• **Task directions**:
Under this line are the records; write out word for word the part that begins at the line containing "assign result.applied_level = lvl.level;" and ends at the line containing "that register is free", and no more.

-------- Listed entries

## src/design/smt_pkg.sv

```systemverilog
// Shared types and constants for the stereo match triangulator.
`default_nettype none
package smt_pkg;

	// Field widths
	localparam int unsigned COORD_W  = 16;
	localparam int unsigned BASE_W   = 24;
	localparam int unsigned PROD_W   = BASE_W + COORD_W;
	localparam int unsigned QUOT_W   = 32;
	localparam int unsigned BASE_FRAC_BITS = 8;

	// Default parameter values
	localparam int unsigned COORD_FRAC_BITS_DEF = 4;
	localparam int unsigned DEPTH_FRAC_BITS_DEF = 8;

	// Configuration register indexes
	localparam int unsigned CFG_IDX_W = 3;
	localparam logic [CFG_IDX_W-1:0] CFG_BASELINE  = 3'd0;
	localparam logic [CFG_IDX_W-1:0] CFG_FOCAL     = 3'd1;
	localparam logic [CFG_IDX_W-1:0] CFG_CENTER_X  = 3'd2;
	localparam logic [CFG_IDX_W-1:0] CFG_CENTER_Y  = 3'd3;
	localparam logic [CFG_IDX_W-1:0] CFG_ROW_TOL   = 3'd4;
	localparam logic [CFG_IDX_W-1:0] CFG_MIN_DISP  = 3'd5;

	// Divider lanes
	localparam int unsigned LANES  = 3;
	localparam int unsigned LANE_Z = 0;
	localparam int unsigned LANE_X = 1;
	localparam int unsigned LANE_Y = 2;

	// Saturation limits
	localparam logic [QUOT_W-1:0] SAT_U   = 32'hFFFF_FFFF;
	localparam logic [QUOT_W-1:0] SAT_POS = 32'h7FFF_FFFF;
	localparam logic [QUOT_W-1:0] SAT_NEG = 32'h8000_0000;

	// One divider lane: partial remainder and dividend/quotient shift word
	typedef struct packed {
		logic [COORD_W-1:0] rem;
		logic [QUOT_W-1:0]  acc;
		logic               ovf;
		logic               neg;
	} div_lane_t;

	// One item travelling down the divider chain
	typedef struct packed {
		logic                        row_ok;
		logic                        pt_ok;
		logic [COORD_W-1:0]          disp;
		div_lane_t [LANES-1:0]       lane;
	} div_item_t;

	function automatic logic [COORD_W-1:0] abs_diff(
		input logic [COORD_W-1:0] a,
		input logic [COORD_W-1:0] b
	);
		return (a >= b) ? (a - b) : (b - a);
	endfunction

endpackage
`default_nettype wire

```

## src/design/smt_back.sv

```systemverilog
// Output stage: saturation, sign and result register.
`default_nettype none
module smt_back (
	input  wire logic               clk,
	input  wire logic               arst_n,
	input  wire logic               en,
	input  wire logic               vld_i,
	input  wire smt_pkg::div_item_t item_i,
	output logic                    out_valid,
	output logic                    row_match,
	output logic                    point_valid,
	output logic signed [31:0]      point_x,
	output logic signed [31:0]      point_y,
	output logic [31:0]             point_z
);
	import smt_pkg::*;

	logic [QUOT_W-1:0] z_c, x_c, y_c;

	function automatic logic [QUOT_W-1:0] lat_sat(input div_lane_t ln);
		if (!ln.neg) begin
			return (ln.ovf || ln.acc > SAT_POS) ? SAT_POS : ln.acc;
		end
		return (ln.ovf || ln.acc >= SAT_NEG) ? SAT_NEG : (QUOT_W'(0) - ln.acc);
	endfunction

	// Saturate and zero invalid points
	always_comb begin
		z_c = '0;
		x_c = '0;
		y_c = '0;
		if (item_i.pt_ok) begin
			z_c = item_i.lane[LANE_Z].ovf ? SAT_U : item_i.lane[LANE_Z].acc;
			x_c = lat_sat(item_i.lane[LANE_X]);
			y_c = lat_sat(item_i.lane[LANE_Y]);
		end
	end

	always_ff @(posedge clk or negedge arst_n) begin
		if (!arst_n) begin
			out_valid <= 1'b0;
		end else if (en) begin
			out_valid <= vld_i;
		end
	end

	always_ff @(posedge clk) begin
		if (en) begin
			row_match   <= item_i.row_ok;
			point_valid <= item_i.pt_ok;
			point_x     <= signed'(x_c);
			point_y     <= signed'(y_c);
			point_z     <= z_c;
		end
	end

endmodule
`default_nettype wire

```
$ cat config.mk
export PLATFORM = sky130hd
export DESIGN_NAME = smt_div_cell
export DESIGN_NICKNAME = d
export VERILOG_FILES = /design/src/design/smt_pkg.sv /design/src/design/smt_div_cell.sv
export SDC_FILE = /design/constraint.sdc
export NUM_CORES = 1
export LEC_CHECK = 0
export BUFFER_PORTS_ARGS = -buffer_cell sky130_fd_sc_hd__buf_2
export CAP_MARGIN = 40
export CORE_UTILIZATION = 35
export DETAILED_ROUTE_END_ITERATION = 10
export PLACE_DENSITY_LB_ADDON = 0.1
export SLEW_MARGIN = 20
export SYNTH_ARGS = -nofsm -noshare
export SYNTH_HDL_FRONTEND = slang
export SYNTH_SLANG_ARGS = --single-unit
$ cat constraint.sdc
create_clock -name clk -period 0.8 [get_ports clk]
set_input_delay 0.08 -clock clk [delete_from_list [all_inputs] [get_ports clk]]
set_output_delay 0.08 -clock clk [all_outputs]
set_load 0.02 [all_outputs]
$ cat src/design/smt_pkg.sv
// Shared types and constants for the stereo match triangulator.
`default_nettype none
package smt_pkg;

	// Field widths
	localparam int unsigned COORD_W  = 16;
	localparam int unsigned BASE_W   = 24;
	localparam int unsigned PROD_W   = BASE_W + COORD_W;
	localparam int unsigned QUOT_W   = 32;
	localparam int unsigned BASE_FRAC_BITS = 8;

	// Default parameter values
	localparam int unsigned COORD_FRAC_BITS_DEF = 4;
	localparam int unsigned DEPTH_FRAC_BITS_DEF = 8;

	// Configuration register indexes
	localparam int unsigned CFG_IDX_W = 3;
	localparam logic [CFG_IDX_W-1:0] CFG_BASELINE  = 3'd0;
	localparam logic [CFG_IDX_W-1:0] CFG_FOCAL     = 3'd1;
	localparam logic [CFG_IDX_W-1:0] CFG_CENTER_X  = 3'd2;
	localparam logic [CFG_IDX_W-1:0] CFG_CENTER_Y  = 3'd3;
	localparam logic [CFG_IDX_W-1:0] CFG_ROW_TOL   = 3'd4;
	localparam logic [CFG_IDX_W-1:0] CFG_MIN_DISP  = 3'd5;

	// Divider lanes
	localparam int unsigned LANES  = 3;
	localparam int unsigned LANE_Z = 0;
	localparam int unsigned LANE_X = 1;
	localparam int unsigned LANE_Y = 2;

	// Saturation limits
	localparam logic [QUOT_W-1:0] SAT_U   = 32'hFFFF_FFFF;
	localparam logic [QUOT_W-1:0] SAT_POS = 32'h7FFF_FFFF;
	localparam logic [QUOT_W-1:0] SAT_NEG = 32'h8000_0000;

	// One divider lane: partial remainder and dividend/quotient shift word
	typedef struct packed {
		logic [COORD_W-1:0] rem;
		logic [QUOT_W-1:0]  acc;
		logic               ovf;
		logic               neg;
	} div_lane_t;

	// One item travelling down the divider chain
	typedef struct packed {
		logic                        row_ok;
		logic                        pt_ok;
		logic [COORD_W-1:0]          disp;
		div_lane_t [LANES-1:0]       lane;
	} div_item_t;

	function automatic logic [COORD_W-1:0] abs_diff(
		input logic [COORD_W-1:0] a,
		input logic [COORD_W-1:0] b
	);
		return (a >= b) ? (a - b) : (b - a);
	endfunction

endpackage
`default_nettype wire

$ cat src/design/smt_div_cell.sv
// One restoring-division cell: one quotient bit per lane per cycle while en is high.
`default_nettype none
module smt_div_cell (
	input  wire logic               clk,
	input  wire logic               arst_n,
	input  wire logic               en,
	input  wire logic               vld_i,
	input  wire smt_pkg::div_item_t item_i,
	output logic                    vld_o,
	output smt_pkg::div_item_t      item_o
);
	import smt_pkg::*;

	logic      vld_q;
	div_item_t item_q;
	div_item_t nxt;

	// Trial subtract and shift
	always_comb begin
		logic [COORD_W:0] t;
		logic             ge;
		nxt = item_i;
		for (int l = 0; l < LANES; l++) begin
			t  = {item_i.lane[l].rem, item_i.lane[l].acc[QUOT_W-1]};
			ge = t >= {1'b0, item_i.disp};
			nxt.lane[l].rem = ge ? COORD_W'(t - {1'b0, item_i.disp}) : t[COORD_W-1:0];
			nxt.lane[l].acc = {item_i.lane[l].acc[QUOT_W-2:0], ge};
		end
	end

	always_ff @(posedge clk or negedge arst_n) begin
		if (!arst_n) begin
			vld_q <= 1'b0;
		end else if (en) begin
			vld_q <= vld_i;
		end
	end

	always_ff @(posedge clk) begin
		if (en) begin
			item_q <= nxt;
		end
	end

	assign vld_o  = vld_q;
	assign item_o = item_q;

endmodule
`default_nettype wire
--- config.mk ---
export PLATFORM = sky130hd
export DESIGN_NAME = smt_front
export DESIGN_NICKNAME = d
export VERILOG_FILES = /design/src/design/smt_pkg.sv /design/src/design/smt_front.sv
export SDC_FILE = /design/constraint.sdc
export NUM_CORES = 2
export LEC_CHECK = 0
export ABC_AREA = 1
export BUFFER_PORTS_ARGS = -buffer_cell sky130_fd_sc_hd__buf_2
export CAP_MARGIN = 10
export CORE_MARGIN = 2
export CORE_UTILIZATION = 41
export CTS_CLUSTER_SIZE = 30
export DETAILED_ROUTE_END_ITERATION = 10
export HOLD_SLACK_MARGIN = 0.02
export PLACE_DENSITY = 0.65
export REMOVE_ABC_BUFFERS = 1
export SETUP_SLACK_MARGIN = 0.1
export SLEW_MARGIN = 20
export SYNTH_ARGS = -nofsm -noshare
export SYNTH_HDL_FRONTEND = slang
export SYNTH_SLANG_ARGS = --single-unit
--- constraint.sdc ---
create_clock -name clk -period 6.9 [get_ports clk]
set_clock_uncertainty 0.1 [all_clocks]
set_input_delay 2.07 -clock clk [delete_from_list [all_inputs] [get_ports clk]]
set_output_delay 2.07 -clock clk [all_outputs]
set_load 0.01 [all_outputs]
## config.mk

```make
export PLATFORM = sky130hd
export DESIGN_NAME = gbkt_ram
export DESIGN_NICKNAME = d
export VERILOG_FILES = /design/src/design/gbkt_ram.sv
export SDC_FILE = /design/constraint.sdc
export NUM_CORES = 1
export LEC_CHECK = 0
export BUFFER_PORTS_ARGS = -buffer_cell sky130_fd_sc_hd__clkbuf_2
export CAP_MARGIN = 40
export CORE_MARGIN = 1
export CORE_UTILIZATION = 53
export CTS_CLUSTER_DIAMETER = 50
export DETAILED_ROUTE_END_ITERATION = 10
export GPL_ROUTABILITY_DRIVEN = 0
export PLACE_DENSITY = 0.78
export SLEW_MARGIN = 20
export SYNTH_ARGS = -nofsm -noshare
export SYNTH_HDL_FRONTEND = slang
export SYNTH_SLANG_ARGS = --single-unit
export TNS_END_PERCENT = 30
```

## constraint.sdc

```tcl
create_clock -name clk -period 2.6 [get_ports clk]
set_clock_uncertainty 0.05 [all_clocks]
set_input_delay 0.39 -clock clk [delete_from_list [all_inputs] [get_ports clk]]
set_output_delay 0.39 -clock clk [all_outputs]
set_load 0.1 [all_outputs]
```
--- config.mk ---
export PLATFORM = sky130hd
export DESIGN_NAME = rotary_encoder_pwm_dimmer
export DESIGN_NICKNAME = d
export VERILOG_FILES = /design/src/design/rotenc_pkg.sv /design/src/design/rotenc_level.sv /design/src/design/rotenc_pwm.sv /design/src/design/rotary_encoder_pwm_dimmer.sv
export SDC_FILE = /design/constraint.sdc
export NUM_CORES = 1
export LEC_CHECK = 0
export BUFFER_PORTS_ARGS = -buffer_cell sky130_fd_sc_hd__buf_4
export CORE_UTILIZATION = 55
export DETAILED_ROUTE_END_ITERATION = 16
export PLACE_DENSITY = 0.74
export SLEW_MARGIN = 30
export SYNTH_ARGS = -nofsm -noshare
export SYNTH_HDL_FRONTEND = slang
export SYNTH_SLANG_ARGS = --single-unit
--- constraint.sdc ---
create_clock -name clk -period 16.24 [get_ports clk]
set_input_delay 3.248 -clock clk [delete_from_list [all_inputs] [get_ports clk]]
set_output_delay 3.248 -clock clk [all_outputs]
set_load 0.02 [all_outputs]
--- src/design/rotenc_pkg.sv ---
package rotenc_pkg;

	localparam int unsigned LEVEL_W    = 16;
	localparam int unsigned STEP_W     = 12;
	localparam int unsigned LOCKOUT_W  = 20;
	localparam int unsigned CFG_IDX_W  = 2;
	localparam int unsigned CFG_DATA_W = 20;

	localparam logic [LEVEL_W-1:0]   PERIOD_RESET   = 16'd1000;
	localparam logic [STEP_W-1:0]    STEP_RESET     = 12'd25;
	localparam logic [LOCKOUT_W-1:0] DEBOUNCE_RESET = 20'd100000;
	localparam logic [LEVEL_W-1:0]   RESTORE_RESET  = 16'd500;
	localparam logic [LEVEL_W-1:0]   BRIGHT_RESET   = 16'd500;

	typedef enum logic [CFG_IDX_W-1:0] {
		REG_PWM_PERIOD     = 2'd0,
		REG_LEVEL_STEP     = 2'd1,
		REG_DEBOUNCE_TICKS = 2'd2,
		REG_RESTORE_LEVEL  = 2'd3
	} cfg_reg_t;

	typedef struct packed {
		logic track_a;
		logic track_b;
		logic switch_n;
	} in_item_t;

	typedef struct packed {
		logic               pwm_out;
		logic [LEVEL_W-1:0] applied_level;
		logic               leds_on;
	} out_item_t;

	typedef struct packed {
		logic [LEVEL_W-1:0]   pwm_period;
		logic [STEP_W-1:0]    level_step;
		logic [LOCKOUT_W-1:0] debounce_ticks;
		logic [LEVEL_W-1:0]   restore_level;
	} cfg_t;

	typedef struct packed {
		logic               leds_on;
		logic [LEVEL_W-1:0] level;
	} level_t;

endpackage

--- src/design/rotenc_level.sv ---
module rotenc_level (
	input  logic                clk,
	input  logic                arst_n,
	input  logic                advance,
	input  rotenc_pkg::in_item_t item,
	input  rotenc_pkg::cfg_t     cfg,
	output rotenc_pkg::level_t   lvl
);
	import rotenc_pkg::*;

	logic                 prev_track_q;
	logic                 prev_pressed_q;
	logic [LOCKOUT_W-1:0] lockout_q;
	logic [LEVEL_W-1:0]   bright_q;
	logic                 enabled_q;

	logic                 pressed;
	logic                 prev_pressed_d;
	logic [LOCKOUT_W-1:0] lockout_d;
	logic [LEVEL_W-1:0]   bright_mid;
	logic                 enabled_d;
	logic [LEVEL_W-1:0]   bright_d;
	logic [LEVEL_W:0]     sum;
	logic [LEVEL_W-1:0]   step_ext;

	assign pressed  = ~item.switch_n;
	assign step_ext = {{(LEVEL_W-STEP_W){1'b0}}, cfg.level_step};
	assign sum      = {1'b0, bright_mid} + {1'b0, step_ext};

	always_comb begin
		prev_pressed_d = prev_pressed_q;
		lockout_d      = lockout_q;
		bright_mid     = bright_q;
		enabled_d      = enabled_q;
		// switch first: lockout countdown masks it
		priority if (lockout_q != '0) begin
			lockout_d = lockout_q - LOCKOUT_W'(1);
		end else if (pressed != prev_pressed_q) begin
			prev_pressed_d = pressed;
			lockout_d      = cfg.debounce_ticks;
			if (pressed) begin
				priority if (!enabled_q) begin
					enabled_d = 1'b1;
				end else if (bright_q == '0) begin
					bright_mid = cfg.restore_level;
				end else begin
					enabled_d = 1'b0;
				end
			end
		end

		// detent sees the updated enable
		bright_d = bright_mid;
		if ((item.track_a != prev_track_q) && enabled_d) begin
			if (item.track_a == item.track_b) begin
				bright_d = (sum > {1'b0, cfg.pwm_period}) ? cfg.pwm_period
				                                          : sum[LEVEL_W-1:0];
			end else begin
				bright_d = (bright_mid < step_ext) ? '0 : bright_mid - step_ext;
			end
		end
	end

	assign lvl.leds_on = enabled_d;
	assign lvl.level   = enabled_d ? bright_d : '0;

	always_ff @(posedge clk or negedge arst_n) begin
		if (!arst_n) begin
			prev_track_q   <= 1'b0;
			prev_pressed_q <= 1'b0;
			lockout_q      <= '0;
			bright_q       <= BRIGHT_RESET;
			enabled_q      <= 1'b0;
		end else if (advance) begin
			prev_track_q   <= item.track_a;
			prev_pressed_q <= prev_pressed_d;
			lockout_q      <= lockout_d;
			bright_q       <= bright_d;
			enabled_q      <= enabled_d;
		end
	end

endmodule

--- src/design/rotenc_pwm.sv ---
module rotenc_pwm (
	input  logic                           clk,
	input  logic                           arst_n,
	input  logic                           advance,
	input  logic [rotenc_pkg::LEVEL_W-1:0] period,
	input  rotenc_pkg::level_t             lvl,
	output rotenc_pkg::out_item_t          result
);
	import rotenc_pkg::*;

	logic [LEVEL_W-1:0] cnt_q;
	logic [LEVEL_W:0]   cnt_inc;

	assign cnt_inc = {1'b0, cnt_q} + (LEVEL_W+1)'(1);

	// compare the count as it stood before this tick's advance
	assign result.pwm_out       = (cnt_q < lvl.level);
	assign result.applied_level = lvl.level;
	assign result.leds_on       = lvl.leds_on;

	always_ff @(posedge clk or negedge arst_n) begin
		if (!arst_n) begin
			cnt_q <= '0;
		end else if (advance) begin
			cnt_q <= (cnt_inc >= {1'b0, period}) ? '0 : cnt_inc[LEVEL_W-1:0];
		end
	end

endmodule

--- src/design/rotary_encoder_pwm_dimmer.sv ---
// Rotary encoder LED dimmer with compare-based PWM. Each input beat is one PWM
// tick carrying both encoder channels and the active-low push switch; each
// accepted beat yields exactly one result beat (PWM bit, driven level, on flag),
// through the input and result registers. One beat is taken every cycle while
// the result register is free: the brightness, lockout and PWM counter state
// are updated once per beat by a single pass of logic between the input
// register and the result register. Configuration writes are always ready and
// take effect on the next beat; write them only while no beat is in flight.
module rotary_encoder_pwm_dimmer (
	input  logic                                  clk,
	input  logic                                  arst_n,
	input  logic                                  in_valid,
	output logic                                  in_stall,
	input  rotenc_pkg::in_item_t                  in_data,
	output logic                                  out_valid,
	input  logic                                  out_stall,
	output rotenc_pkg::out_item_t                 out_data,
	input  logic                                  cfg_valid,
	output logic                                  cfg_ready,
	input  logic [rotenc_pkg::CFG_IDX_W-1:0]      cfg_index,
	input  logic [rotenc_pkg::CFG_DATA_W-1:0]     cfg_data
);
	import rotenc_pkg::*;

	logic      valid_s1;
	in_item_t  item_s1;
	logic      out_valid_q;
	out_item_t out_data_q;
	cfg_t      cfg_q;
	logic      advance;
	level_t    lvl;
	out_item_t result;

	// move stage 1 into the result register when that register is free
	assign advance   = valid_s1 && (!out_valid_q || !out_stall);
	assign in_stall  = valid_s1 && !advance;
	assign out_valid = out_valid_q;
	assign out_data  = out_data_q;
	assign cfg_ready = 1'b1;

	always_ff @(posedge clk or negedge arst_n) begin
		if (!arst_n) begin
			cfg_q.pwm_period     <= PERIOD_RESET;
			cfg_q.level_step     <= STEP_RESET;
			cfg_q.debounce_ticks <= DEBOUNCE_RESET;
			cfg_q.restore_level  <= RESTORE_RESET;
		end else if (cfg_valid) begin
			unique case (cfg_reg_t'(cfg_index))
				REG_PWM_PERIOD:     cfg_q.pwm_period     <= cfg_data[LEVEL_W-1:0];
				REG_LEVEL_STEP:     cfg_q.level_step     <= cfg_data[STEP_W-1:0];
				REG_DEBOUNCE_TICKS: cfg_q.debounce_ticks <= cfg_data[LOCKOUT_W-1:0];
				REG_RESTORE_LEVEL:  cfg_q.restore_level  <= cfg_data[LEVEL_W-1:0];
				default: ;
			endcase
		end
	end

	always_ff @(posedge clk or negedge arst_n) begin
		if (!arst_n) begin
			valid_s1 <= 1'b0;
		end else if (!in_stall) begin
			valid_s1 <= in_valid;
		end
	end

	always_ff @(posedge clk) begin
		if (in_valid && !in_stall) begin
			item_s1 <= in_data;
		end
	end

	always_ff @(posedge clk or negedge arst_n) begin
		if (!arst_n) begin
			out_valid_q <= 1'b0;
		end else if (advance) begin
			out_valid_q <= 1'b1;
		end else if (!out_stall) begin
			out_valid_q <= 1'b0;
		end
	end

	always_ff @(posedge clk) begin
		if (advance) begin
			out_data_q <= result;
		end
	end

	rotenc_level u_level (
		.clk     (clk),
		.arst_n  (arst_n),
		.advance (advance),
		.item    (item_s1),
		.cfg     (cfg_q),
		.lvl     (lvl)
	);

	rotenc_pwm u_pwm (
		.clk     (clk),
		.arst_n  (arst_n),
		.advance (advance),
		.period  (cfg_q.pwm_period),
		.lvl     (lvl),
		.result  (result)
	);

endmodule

----------------

• **Answer to the exercise**:
	assign result.applied_level = lvl.level;
	assign result.leds_on       = lvl.leds_on;

	always_ff @(posedge clk or negedge arst_n) begin
		if (!arst_n) begin
			cnt_q <= '0;
		end else if (advance) begin
			cnt_q <= (cnt_inc >= {1'b0, period}) ? '0 : cnt_inc[LEVEL_W-1:0];
		end
	end

endmodule

--- src/design/rotary_encoder_pwm_dimmer.sv ---
// Rotary encoder LED dimmer with compare-based PWM. Each input beat is one PWM
// tick carrying both encoder channels and the active-low push switch; each
// accepted beat yields exactly one result beat (PWM bit, driven level, on flag),
// through the input and result registers. One beat is taken every cycle while
// the result register is free: the brightness, lockout and PWM counter state
// are updated once per beat by a single pass of logic between the input
// register and the result register. Configuration writes are always ready and
// take effect on the next beat; write them only while no beat is in flight.
module rotary_encoder_pwm_dimmer (
	input  logic                                  clk,
	input  logic                                  arst_n,
	input  logic                                  in_valid,
	output logic                                  in_stall,
	input  rotenc_pkg::in_item_t                  in_data,
	output logic                                  out_valid,
	input  logic                                  out_stall,
	output rotenc_pkg::out_item_t                 out_data,
	input  logic                                  cfg_valid,
	output logic                                  cfg_ready,
	input  logic [rotenc_pkg::CFG_IDX_W-1:0]      cfg_index,
	input  logic [rotenc_pkg::CFG_DATA_W-1:0]     cfg_data
);
	import rotenc_pkg::*;

	logic      valid_s1;
	in_item_t  item_s1;
	logic      out_valid_q;
	out_item_t out_data_q;
	cfg_t      cfg_q;
	logic      advance;
	level_t    lvl;
	out_item_t result;

	// move stage 1 into the result register when that register is free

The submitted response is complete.